- [Description of the task] What you return should be each line of the data containing the string "assign".
(Beginning of Record excerpts)
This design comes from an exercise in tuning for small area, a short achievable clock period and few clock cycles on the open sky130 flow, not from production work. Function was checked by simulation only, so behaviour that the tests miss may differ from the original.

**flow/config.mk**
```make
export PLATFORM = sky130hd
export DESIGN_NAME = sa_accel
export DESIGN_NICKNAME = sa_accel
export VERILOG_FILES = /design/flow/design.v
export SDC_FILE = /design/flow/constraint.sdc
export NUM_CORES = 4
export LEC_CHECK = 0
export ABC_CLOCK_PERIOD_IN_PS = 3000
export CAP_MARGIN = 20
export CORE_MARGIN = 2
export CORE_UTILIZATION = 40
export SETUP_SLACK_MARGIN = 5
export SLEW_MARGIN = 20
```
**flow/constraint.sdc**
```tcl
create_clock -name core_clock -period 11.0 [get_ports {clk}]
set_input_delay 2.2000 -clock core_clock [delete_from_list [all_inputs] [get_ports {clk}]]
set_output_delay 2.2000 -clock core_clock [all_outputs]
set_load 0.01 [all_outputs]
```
(End of Record excerpts)
(Beginning of Record excerpts)
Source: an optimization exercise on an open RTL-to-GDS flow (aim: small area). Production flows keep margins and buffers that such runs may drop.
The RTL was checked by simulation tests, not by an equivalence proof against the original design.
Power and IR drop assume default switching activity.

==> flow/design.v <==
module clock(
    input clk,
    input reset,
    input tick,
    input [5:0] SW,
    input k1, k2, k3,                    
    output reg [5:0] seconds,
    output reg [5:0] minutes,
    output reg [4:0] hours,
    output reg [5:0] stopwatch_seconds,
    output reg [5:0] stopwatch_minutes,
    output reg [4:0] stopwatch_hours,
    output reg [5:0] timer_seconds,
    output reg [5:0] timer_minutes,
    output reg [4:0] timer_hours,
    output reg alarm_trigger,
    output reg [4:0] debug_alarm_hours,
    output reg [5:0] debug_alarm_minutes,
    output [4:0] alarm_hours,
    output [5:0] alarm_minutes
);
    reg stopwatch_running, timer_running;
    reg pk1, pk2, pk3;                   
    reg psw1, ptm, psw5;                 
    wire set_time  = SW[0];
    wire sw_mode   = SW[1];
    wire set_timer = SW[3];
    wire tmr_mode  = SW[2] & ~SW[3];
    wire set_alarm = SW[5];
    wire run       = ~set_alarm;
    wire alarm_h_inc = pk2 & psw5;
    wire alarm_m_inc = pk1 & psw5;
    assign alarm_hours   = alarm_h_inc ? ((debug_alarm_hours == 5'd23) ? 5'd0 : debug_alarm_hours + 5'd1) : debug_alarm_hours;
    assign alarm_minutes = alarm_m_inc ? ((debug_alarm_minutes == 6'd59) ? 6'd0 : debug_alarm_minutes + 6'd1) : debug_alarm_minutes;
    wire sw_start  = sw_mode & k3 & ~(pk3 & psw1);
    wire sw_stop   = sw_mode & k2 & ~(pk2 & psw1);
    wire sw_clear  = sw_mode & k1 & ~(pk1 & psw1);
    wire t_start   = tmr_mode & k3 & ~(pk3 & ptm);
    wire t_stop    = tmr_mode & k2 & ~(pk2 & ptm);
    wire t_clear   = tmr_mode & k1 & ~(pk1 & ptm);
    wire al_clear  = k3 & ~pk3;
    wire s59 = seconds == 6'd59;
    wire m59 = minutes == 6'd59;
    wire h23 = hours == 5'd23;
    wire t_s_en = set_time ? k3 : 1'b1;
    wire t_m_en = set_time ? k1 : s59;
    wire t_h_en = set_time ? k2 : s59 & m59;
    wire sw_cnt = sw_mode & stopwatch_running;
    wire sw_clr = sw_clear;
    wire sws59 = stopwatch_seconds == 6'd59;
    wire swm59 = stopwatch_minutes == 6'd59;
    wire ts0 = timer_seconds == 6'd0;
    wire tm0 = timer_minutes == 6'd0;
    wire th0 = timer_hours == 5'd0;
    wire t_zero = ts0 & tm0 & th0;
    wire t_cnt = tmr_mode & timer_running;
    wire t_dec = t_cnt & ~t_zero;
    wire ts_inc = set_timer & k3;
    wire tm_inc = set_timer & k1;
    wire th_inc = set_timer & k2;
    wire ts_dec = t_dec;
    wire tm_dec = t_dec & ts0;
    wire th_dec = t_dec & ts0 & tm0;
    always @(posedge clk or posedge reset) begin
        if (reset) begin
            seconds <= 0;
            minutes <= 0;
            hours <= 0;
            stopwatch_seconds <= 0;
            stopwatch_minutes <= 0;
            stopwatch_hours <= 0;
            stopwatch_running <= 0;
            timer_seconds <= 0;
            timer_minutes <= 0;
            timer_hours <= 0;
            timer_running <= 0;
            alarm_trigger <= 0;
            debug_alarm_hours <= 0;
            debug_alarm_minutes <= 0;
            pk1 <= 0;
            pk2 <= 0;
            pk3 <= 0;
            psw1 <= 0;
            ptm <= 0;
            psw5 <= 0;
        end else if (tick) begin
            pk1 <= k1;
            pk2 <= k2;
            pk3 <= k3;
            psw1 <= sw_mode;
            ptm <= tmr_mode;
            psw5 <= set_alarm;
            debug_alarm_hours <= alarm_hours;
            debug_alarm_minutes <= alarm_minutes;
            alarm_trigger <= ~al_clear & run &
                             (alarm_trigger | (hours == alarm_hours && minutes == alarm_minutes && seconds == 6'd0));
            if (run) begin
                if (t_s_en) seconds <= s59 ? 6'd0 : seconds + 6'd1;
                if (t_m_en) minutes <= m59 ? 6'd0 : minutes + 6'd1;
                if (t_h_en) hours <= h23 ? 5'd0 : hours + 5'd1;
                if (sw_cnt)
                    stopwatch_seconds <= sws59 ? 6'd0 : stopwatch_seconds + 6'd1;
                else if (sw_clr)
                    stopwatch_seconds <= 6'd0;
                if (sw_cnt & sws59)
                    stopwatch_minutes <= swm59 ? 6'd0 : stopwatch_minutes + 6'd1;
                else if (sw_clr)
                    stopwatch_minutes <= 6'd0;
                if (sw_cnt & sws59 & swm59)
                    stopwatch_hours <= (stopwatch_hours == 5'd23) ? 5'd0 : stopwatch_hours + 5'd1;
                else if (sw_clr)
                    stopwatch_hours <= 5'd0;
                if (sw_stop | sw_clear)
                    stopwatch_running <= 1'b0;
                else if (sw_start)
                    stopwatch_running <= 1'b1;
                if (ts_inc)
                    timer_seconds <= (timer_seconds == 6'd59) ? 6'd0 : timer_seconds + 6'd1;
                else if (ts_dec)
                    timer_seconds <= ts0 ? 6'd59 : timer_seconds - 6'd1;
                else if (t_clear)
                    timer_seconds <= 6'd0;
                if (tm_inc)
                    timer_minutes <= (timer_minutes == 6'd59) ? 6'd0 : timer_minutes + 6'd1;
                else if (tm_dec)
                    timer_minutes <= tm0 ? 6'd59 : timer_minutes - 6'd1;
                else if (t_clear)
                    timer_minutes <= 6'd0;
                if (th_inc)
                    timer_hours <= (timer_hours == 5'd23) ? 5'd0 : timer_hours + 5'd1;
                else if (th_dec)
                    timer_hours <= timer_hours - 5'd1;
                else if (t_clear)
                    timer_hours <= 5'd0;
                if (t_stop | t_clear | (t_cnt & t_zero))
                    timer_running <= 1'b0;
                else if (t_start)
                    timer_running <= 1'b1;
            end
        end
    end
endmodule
(End of Record excerpts)
- [Written answer]
    assign alarm_hours   = alarm_h_inc ? ((debug_alarm_hours == 5'd23) ? 5'd0 : debug_alarm_hours + 5'd1) : debug_alarm_hours;
    assign alarm_minutes = alarm_m_inc ? ((debug_alarm_minutes == 6'd59) ? 6'd0 : debug_alarm_minutes + 6'd1) : debug_alarm_minutes;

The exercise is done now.